The house is lovely, the cats are lolling around like they think this is Egypt 5000 years ago, plans for the Bizarre Bazaar continue apace, I've catalogued 375 of my books on LibraryThing thus far, and my main complaint in life is having to find shirts that cover my bicep tattoos. I'm going to teach Guedra at AppleOak next weekend at their request. I am going places with folks to see and things to do, and I have a sneaking suspicion that I have become popular, despite all my youthful protests as to the impossibility of such an occurrence.

Plus, I'm getting my septum re-stretched tonight, thank you, Kevin. And I got a magical piece of paper from the court yesterday, telling me my charges are dismissed and expunged...or, as N.W.A. famously opined, "Fuck tha police." I win, they lose, the world goes round and round and round and the world goes round and round.

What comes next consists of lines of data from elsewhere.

`config.mk`:
```
export PLATFORM = sky130hd
export DESIGN_NAME = bracket_balance_checker_core_flat
export DESIGN_NICKNAME = d
export VERILOG_FILES = /design/src/hw/rtl/bbc_pkg.sv /design/src/hw/rtl/bbc_in_if.sv /design/src/hw/rtl/bbc_out_if.sv /design/src/hw/rtl/bbc_cell.sv /design/src/hw/rtl/bbc_ctrl.sv /design/src/hw/rtl/bracket_balance_checker_core.sv /design/src/flat_wrapper.sv
export VERILOG_INCLUDE_DIRS = /design/src /design/src/hw/rtl
export SDC_FILE = /design/constraint.sdc
export NUM_CORES = 1
export LEC_CHECK = 0
export ABC_AREA = 1
export BUFFER_PORTS_ARGS = -buffer_cell sky130_fd_sc_hd__buf_4
export CORE_UTILIZATION = 45
export DETAILED_ROUTE_END_ITERATION = 12
export HOLD_SLACK_MARGIN = 0.1
export PLACE_DENSITY = 0.64
export RECOVER_POWER = 25
export SYNTH_ARGS = -nofsm -noshare
export SYNTH_HDL_FRONTEND = slang
export SYNTH_SLANG_ARGS = --single-unit
```
`constraint.sdc`:
```
create_clock -name clk -period 8 [get_ports clk]
set_input_delay 0.8 -clock clk [delete_from_list [all_inputs] [get_ports clk]]
set_output_delay 0.8 -clock clk [all_outputs]
set_load 0.005 [all_outputs]
```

Life's pretty good. I'll check back when I can. Mars is great, wish you were here.

Friday, August 25, 2006

Curiouser and Curiouser

All day long, since I got out of bed, I have been singing a song by the band Rehab, which I adore on general principle. Specifically, I've been singing the chorus to "Sittin' At A Bar"...

She broke my heart
In the trailer park
So I jacked the keys to her fuckin car
And wrecked that piece of shit, and then walked away...

This, just for the record, is not an ideal tune to be singing idly when one works in a law office.

No one broke my heart in the trailer park or elsewhere recently, and no one stole my car, but it is being a big POS. For the third time recently, the tranny is about to go out. Luckily, said tranny is covered under warranty. Unluckily, my car likes to priss along fine during the week and promptly shit the bed as soon as a weekend is imminent, which sucks, because it is twice as hard to find rides on the weekend as it is during the week.

Because I am supremely blessed with extremely good friends, however, I have pretty much got the weekend knocked out in terms of getting where I need to be when. Action Mike is taking me out to Rickman Castle tonight (a long-ass journey and I owe him big time). My mom is picking me up and taking me shopping so I have law-office appropriate gear to wear to work. And the McGee and the crowd from Hummblebee are collectively taking me to Last Saturday Party.

And Monday I am going back to school. To be a paralegal, because, yeah. Hooray. Maybe I'll end up an attorney.